Why? Has he made a decision as bold as Thoreau's? Is there a painful secret in his past? Hirayama has dreams, but they are fleeting images, just dances of light and shadow, echoes of the sunlight that shines through the trees. It's that light, that dazzling sparkle that is only of the moment, that forms something like the heart of Perfect Days. "Komorebi," a post-credit title card explains, is the Japanese word for this concept.
Wenders and co-screenwriter Takuma Takasaki take enormous care to show us a specific life in tremendous detail, yet as it unfolds there seems almost no plot to drive Perfect Days forward. And still, for two and a half hours Perfect Days is compulsively watchable, and never dull or boring. Perhaps that's because of the pride Hirayama takes in his work and his small, routine-filled life. Or it's because of Wenders' skill as a storyteller, beginning each day with a repetition that recalls the endless loop of Groundhog Day while adding new elements until the cycle repeats in ways that are familiar but that become wholly different.
There is nothing groundbreaking or bold about the filmmaking or the story that unfolds in Perfect Days, and yet as first one, then another, then a multitude of tiny variations and minor revelations (like a game of tic-tac-toe hidden by an unknown customer) elicit surprise, joy, frustration, disappointment, wonder. Hirayama tries to shield himself—through his silence, through his solitude—from life, but life insists on finding him, requires his participation.

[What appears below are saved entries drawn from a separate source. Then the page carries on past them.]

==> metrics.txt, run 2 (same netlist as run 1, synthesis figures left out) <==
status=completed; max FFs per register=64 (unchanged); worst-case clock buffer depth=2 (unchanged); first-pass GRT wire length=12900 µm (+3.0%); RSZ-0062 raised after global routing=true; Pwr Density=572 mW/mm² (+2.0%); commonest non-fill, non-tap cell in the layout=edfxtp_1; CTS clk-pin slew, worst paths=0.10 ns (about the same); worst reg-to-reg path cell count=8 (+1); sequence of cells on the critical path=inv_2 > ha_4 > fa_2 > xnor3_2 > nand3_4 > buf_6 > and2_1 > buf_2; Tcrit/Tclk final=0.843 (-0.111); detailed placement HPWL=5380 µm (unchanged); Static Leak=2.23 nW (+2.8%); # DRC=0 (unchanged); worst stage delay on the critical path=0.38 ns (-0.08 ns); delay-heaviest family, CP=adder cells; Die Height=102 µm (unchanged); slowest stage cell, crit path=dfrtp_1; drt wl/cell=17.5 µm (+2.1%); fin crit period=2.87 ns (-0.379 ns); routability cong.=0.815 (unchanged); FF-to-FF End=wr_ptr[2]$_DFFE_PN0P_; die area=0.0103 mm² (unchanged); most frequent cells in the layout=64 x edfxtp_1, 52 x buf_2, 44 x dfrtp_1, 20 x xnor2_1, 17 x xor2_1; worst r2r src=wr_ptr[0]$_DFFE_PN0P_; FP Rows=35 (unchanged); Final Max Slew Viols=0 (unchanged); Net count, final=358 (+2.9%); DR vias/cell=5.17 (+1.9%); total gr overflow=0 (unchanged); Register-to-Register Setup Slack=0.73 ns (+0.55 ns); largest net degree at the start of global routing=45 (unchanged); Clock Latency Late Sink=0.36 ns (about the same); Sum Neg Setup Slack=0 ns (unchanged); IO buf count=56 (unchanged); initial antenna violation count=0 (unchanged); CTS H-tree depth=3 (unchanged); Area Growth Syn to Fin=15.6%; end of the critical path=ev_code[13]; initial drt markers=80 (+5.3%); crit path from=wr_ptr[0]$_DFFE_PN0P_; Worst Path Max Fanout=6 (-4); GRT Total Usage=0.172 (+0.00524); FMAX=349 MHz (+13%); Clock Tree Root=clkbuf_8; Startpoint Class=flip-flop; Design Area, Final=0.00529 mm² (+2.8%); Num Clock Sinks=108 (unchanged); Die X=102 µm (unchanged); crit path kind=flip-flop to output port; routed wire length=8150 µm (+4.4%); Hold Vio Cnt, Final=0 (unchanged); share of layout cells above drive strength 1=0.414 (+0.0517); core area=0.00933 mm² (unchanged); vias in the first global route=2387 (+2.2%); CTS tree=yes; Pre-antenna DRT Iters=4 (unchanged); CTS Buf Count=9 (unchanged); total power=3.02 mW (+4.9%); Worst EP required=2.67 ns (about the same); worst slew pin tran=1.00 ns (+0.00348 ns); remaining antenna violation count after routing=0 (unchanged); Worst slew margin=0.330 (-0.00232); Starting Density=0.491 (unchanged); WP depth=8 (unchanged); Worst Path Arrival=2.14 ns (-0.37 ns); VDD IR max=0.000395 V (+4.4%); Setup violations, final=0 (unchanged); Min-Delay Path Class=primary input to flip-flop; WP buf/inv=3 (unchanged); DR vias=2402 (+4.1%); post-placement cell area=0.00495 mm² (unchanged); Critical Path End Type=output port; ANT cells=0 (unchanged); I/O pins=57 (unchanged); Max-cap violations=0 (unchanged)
$ cat src/rtl/sp_ram_arbiter_if.sv
// Request/grant/response bundle for one master of the RAM arbiter.
// The master drives the request side; the arbiter drives grant and response.
interface sp_ram_arbiter_if #(
  parameter int ADDR_WIDTH = 15,
  parameter int DATA_WIDTH = 32
);
  logic                    req;
  logic [ADDR_WIDTH-1:0]   addr;
  logic                    we;
  logic [DATA_WIDTH/8-1:0] be;
  logic [DATA_WIDTH-1:0]   wdata;
  logic                    gnt;
  logic                    rvalid;
  logic [DATA_WIDTH-1:0]   rdata;

  modport master (
    output req, addr, we, be, wdata,
    input  gnt, rvalid, rdata
  );

  modport slave (
    input  req, addr, we, be, wdata,
    output gnt, rvalid, rdata
  );
endinterface

$ cat src/rtl/sp_ram_arbiter.sv
// Two-master round-robin arbiter in front of a single-port RAM with
// one-cycle read latency. Grants are combinational, one access per cycle,
// and each granted access gets an rvalid pulse the following cycle.
module sp_ram_arbiter #(
  parameter int ADDR_WIDTH = 15,
  parameter int DATA_WIDTH = 32
) (
  input  logic                    clk,
  input  logic                    rstn_i,
  sp_ram_arbiter_if.slave         m0,
  sp_ram_arbiter_if.slave         m1,
  output logic                    ram_en_o,
  output logic [ADDR_WIDTH-1:0]   ram_addr_o,
  output logic                    ram_we_o,
  output logic [DATA_WIDTH/8-1:0] ram_be_o,
  output logic [DATA_WIDTH-1:0]   ram_wdata_o,
  input  logic [DATA_WIDTH-1:0]   ram_rdata_i
);

  localparam int BE_WIDTH = DATA_WIDTH / 8;

  // Arbitration state: who is preferred on contention, who owns the
  // in-flight response, and whether a response is due this cycle.
  logic r_prio;
  logic r_owner;
  logic r_valid;

  logic w_req0;
  logic w_req1;
  logic w_gnt0;
  logic w_gnt1;
  logic w_any_gnt;

  // Requests are masked while reset is asserted so nothing reaches the RAM
  // (in particular no write) once rstn_i has fallen.
  assign w_req0 = m0.req & rstn_i;
  assign w_req1 = m1.req & rstn_i;

  // A lone requester always wins; on contention the preferred master wins.
  assign w_gnt0    = w_req0 & (~w_req1 | ~r_prio);
  assign w_gnt1    = w_req1 & (~w_req0 |  r_prio);
  assign w_any_gnt = w_gnt0 | w_gnt1;

  assign m0.gnt = w_gnt0;
  assign m1.gnt = w_gnt1;

  // RAM-side mux: the granted master's fields, or all zeros when idle.
  always_comb begin
    ram_en_o    = 1'b0;
    ram_addr_o  = '0;
    ram_we_o    = 1'b0;
    ram_be_o    = '0;
    ram_wdata_o = '0;
    if (w_gnt0) begin
      ram_en_o    = 1'b1;
      ram_addr_o  = m0.addr;
      ram_we_o    = m0.we;
      ram_be_o    = m0.be;
      ram_wdata_o = m0.wdata;
    end else if (w_gnt1) begin
      ram_en_o    = 1'b1;
      ram_addr_o  = m1.addr;
      ram_we_o    = m1.we;
      ram_be_o    = m1.be;
      ram_wdata_o = m1.wdata;
    end
  end

  // Update priority and in-flight response tracking on every cycle.
  // Priority flips to the loser of each grant; it holds when nothing is granted.
  always_ff @(posedge clk or negedge rstn_i) begin
    if (!rstn_i) begin
      r_prio  <= 1'b0;
      r_owner <= 1'b0;
      r_valid <= 1'b0;
    end else if (w_any_gnt) begin
      r_prio  <= ~w_gnt1;
      r_owner <= w_gnt1;
      r_valid <= 1'b1;
    end else begin
      r_valid <= 1'b0;
    end
  end

  // Route the response to the master that owns the access in flight.
  // Write responses carry whatever the RAM still presents; masters ignore it.
  logic w_rvalid0;
  logic w_rvalid1;

  assign w_rvalid0 = r_valid & ~r_owner;
  assign w_rvalid1 = r_valid &  r_owner;

  assign m0.rvalid = w_rvalid0;
  assign m1.rvalid = w_rvalid1;
  assign m0.rdata  = w_rvalid0 ? ram_rdata_i : {DATA_WIDTH{1'b0}};
  assign m1.rdata  = w_rvalid1 ? ram_rdata_i : {DATA_WIDTH{1'b0}};

  // Byte-enable width is implied by the data width; keep it visible for readers.
  logic [BE_WIDTH-1:0] w_be_unused;
  assign w_be_unused = '0;

endmodule
$ cat src/flat_wrapper.sv
// flat-port wrapper written by rule: the top's interface ports become plain ports
module sp_ram_arbiter_flat 
#(
  parameter int ADDR_WIDTH = 15,
  parameter int DATA_WIDTH = 32
)
  (clk, rstn_i, ram_en_o, ram_addr_o, ram_we_o, ram_be_o, ram_wdata_o, ram_rdata_i, m0_req, m0_addr, m0_we, m0_be, m0_wdata, m0_gnt, m0_rvalid, m0_rdata, m1_req, m1_addr, m1_we, m1_be, m1_wdata, m1_gnt, m1_rvalid, m1_rdata);
  sp_ram_arbiter_if #(.ADDR_WIDTH(ADDR_WIDTH), .DATA_WIDTH(DATA_WIDTH)) m0_i ();
  sp_ram_arbiter_if #(.ADDR_WIDTH(ADDR_WIDTH), .DATA_WIDTH(DATA_WIDTH)) m1_i ();
  input  logic clk;
  input  logic rstn_i;
  output logic ram_en_o;
  output logic [ADDR_WIDTH-1:0] ram_addr_o;
  output logic ram_we_o;
  output logic [DATA_WIDTH/8-1:0] ram_be_o;
  output logic [DATA_WIDTH-1:0] ram_wdata_o;
  input  logic [DATA_WIDTH-1:0] ram_rdata_i;
  input wire logic [$bits(m0_i.req)-1:0] m0_req;
  input wire logic [$bits(m0_i.addr)-1:0] m0_addr;
  input wire logic [$bits(m0_i.we)-1:0] m0_we;
  input wire logic [$bits(m0_i.be)-1:0] m0_be;
  input wire logic [$bits(m0_i.wdata)-1:0] m0_wdata;
  output wire logic [$bits(m0_i.gnt)-1:0] m0_gnt;
  output wire logic [$bits(m0_i.rvalid)-1:0] m0_rvalid;
  output wire logic [$bits(m0_i.rdata)-1:0] m0_rdata;
  input wire logic [$bits(m1_i.req)-1:0] m1_req;
  input wire logic [$bits(m1_i.addr)-1:0] m1_addr;
  input wire logic [$bits(m1_i.we)-1:0] m1_we;
  input wire logic [$bits(m1_i.be)-1:0] m1_be;
  input wire logic [$bits(m1_i.wdata)-1:0] m1_wdata;
  output wire logic [$bits(m1_i.gnt)-1:0] m1_gnt;
  output wire logic [$bits(m1_i.rvalid)-1:0] m1_rvalid;
  output wire logic [$bits(m1_i.rdata)-1:0] m1_rdata;
  assign m0_i.req = m0_req;
  assign m0_i.addr = m0_addr;
  assign m0_i.we = m0_we;
  assign m0_i.be = m0_be;
  assign m0_i.wdata = m0_wdata;
  assign m0_gnt = m0_i.gnt;
  assign m0_rvalid = m0_i.rvalid;
  assign m0_rdata = m0_i.rdata;
  assign m1_i.req = m1_req;
  assign m1_i.addr = m1_addr;
  assign m1_i.we = m1_we;
  assign m1_i.be = m1_be;
  assign m1_i.wdata = m1_wdata;
  assign m1_gnt = m1_i.gnt;
  assign m1_rvalid = m1_i.rvalid;
  assign m1_rdata = m1_i.rdata;
  sp_ram_arbiter #(.ADDR_WIDTH(ADDR_WIDTH), .DATA_WIDTH(DATA_WIDTH)) u_core (.clk(clk), .rstn_i(rstn_i), .m0(m0_i), .m1(m1_i), .ram_en_o(ram_en_o), .ram_addr_o(ram_addr_o), .ram_we_o(ram_we_o), .ram_be_o(ram_be_o), .ram_wdata_o(ram_wdata_o), .ram_rdata_i(ram_rdata_i));
endmodule
$ cat config.mk
export PLATFORM = sky130hd
export DESIGN_NAME = sp_ram_arbiter_flat
export DESIGN_NICKNAME = d
export VERILOG_FILES = /design/src/rtl/sp_ram_arbiter_if.sv /design/src/rtl/sp_ram_arbiter.sv /design/src/flat_wrapper.sv
export SDC_FILE = /design/constraint.sdc
export NUM_CORES = 1
export LEC_CHECK = 0
export BUFFER_PORTS_ARGS = -buffer_cell sky130_fd_sc_hd__buf_2
export CAP_MARGIN = 0
export CORE_AREA = 4 4 100 102
export DETAILED_ROUTE_END_ITERATION = 8
export DIE_AREA = 0 0 104 106
export PLACE_DENSITY_LB_ADDON = 0.1
export SLEW_MARGIN = 15
export SYNTH_ARGS = -nofsm -noshare
export SYNTH_HDL_FRONTEND = slang
export SYNTH_SLANG_ARGS = --single-unit
export TNS_END_PERCENT = 5
$ cat constraint.sdc
create_clock -name clk -period 1.8 [get_ports clk]
set_input_delay 0.09 -clock clk [delete_from_list [all_inputs] [get_ports clk]]
set_output_delay 0.09 -clock clk [all_outputs]
set_load 0.02 [all_outputs]
* Word level (Yosys, flattened, before mapping)
Cells that the tools add are included.
** Word-level totals
- Flip-flop bits (word level) :: 3
- Input bits :: 140
- Output and inout port bits :: 121
- Word-level logic and storage cells :: 30
** Cells by class
- Muxes and demuxes :: 13
- Bitwise logic cells :: 14
** Operator list (count)
- 32-bit 2-to-1 mux :: 4
- 15-bit 2-to-1 mux :: 2
- 4-bit 2-to-1 mux :: 2
- 1-bit bitwise AND :: 6
- 1-bit 2-to-1 mux :: 5
- 1-bit inverter :: 5
- 1-bit OR :: 3

* Logic depth before layout (Yosys ltp)
- Depth after elaboration :: 6
- Gate-level depth with buffers :: 5
- Depth with buffers taken out :: 3

* Worst setup path before layout
No wires, ideal clock.
- Path kind :: reg2out
- Start :: register u_core.r_prio
- End :: output ram_addr_o[0]
- Stages on the path, launching flop included :: 5
- Path buffers :: 1
- Path slack :: 0.592 ns
- Arrival time :: 1.118 ns
- Data required time :: 1.710 ns
- Cell sequence :: dfrtp_1 -> nand2_1 -> nand2_2 -> buf_2 -> o22ai_1
** On the way
- Word-level cells in the longest chain between the ends :: 4
- Elaborated cells on any way between the ends :: 7
- Those cells by class :: mux (2); bitwise (5)
** Ends and longest elaborated chain
- start, declared :: line sp_ram_arbiter.sv:24 : logic r_prio;
- start signal, assigned :: line sp_ram_arbiter.sv:77 : r_prio <= ~w_gnt1;
- 1-bit OR or 1-bit inverter (tied branches) :: line sp_ram_arbiter.sv:41, sp_ram_arbiter.sv:40
- 1-bit bitwise AND or 1-bit OR (tied branches) :: line sp_ram_arbiter.sv:41, sp_ram_arbiter.sv:40
- 15-bit 2-to-1 mux or 1-bit bitwise AND (tied branches) :: line sp_ram_arbiter.sv:60, sp_ram_arbiter.sv:40
- 15-bit 2-to-1 mux * :: line sp_ram_arbiter.sv:54 : if (w_gnt0) begin
- end, declared :: line flat_wrapper.sv:13 : output logic [ADDR_WIDTH-1:0] ram_addr_o;
Mark *: on every way between the ends. The rest lies on a longest branch, timed or not.

* Worst setup path after layout
- Start :: input rstn_i
- End :: output ram_addr_o[13]
** On the way
- Word-level cells in the longest chain between the ends :: 6
- Elaborated cells on any way between the ends :: 10
- Those cells by class :: mux (2); bitwise (8)
** Ends and longest elaborated chain
- start, declared :: line flat_wrapper.sv:11 : input logic rstn_i;
- 1-bit bitwise AND :: line sp_ram_arbiter.sv:36 : assign w_req0 = m0.req & rstn_i;
- 1-bit inverter :: line sp_ram_arbiter.sv:41 : assign w_gnt1 = w_req1 & (~w_req0 | r_prio);
- 1-bit OR :: line sp_ram_arbiter.sv:41
- 1-bit bitwise AND :: line sp_ram_arbiter.sv:41
- 15-bit 2-to-1 mux :: line sp_ram_arbiter.sv:60 : end else if (w_gnt1) begin
- 15-bit 2-to-1 mux * :: line sp_ram_arbiter.sv:54
Marked as above.

==> flow_metrics.py <==
metrics = {
    "drt": {
        "wl_met1_microns": 3030,
        "drt-total-wl_microns": 8290,
        "via_per_inst": 4.45,
        "ant_nets": 0,
        "drtIter0Drc": 132,
        "dr.pass1.iters": 4,
        "highest_layer": "met4",
        "wl_per_cell_microns": 13.3,
        "met2_length_microns": 4410,
        "num_vias": 2769,
        "drc": 0,
        "met3_length_microns": 741,
    },
    "hold_path": {
        "min_path_type": "input pin to flop",
        "hold_path_startpoint": "m1_req",
    },
    "timing": {
        "hold_viol_final": 0,
        "period_share": 0.908,
        "tns_ns": 0,
        "fmax_ghz": 0.612,
        "rsz0062_at_grt": "no",
        "maxSlewHeadroom": 0.822,
        "period_minus_slack_ns": 1.63,
        "slew_violations": 0,
        "setup_viol": 0,
        "worstMarginPinSlew_ns": 0.267,
        "finalClockSkew_ns": 0.00159,
    },
    "critical_path": {
        "end_kind": "output port",
        "crit_path_start_kind": "input pin",
        "worstSetupStartpoint": "rstn_i",
        "ff2ff_path_depth": 3,
        "r2r-start": "u_core.r_prio",
        "crit_path_max_fanout": 62,
        "r2r-end": "u_core.r_owner",
        "path_class": "input pin to output port",
        "required_ns": 1.71,
        "reg2reg_slack_ns": 0.89,
        "endpoint": "ram_addr_o[13]",
        "cp.arrival_ns": 1.54,
    },
    "placed_design": {
        "dp.cells": 617,
        "port_buffers": 260,
        "dp_hpwl_microns": 6770,
        "place_congestion": 0.783,
    },
    "yosys": {
        "avgSynthCellArea_sq_um": 5.54,
        "netlist_instances": 269,
        "synth_top_cell_by_area": "nand2_1",
        "synthFlopType": "dfrtp_1",
        "synth_area_leaders": "nand2_1, o22ai_1, and2_1, and3_1, buf_2",
        "synth_common_cells": "nand2_1, o22ai_1, and2_1",
        "async_reset_ff_frac": 1.00,
        "synth_edf_count": 0,
        "seq_area_frac_synth": 0.0504,
        "synth_top_area_frac": 0.264,
        "yosysMostFrequentCell": "nand2_1",
        "synth-seq-cells": 3,
        "yosysWarnings": 0,
        "synthesis.area_sq_um": 1490,
        "synth.net_count": 409,
        "synth.distinct_cells": 20,
    },
    "global_routing": {
        "grt_pass1_wl_microns": 12300,
        "grt_usage": 0.133,
        "antenna_found_initial": 0,
        "grt_max_degree": 63,
        "grt_pass1_vias": 2535,
        "gr-total-overflow": 0,
    },
    "clocking": {
        "root_buffer": "clkbuf_8",
        "clkLatencyLatePin_ns": 0.22,
        "cts_buffers": 3,
        "cts_max_level": 1,
        "cts_sinks": 3,
        "cts_tree": "done",
        "clock_path_buffers": 2,
        "clkTransAtPathRegs_ns": 0.03,
        "cts_setup_buffers": 0,
        "ctsResizeCount": 0,
        "cts_hold_buf": 1,
    },
    "die": {
        "std_cell_rows": 35,
        "die_h_microns": 106,
        "start_util": 0.164,
        "die_w_microns": 104,
        "ios": 261,
        "core_area_sq_um": 9110,
        "die-area_sq_um": 11000,
    },
    "cells_and_area": {
        "diodes": 0,
        "synthToLayoutAreaGrowth_pct": 95.4,
        "drive_above_1_share": 0.548,
        "nFillCells": 1018,
        "final_net_count": 652,
        "layout.cells.non_filler": 622,
    },
    "run_status": {
        "status": "completed",
    },
    "power": {
        "peakVddDrop_mv": 0.200,
        "switching_share": 0.512,
        "p_leak_nw": 1.90,
        "p_seq_frac": 0.069,
        "pwr-share-clk": 0.155,
        "p_int_mw": 0.617,
        "p_sw_mw": 0.648,
        "combPwrFrac": 0.777,
        "power_density_nw_per_um2": 435,
    },
    "flow_run": {
        "cap_violations": 0,
    },
}
-- how the worst min path moves through the flow --
stage / to / cells after the start
after detailed placement: u_core.r_owner / 2
after global routing: u_core.r_prio / 2
final: u_core.r_prio / 2
after global placement: u_core.r_owner / 2
after floorplan: u_core.r_owner / 0
after CTS: u_core.r_prio / 2
-- per-stage QoR --
step	power (mW)	area, sq um	setup WS [ns]	utilization	hold WS [ns]
floorplan	0.690	1490	0.592	-	-0.206
global route	1.37	2910	0.0794	0.320	0.184
detailed placement	1.08	2860	0.415	0.314	0.0995
finish	1.27	2910	0.166	0.320	0.173
global placement	1.08	2860	0.402	0.314	0.100
CTS	1.28	2910	0.130	0.320	0.173
-- power by group through the flow --
stage	Sequential [mW]	Clock (mW)	Combinational [mW]
after floorplan	0.0904	0	0.600
after global placement	0.0870	0	0.990
after detailed placement	0.0877	0	0.988
after CTS	0.0870	0.200	0.993
after global routing	0.0882	0.208	1.08
final	0.0869	0.196	0.983
-- layout by cell type (no fill, tap or decap) --
cell type,instances
a21oi_1,2
a31oi_1,1
and2_1,33
and3_1,32
and3_2,1
buf_12,4
buf_2,259
buf_4,5
clkbuf_1,1
clkbuf_8,3
dfrtp_1,3
dlygate4sd3_1,1
inv_1,1
inv_2,1
nand2_1,105
nand2_2,1
nor2_1,4
nor2b_2,1
o21ai_4,1
o22ai_1,48
o22ai_2,4
-- flip-flops by register name, indices dropped and copies added (netlist names) --
signal	cells
u_core.r_valid	1
u_core.r_prio	1
u_core.r_owner	1
-- worst max-delay path: stages --
cell           delay, ns
dlygate4sd3_1       0.54
buf_4               0.14
buf_12              0.23
nand2_1             0.08
o22ai_1             0.23
buf_2               0.22
-- cells by family (layout without fill, tap and decap cells) --
kind of cell / count (synthesis) / in the layout / share of synthesized area
DFF: 3 / 3 / 0.0504
buffers and inverters: 33 / 275 / 0.130
AOI/OAI and AO/OA: 56 / 56 / 0.257
and+or+nand+nor: 177 / 177 / 0.563
-- routing by layer --
layer / global-route usage / vias up
met5: 0 / -
met4: 0.0361 / 0
met3: 0.0243 / 8
met2: 0.270 / 163
met1: 0.138 / 1196
li1: - / 1402
-- cell type report --
type	count	area (sq um)	area share
timing repair buffer	269	1420	0.489
multi-input combinational	233	1220	0.419
tap	111	139	0.0477
sequential	3	75.1	0.0258
clock buffer	4	45.0	0.0155
inverter	2	7.51	0.00258
(Power assumes the default switching activity.)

Throughout, Wenders and the extraordinary actor Koji Yakusho pull us in to this one simple, specific life, and in the process reveal much more about the ways every one of us exists in the world, how we connect—or don't—with others, how we work in the smallest of ways to get through this day and on to the next. "Now is now," Hirayama observes in one of his rare conversations. It's all anyone is promised. All we can do is make it to the next day. That may, in the end, be all Perfect Days is trying to say. It doesn't sound like much, but in Wenders' hands, it's everything.
And in one stunning, mesmerizing, supremely moving final shot, Perfect Days sums up the hardships, the beauty, the hopes, the fears, the disappointments and the wonder of it all with wordless, exquisite precision. It is, in a word, perfect.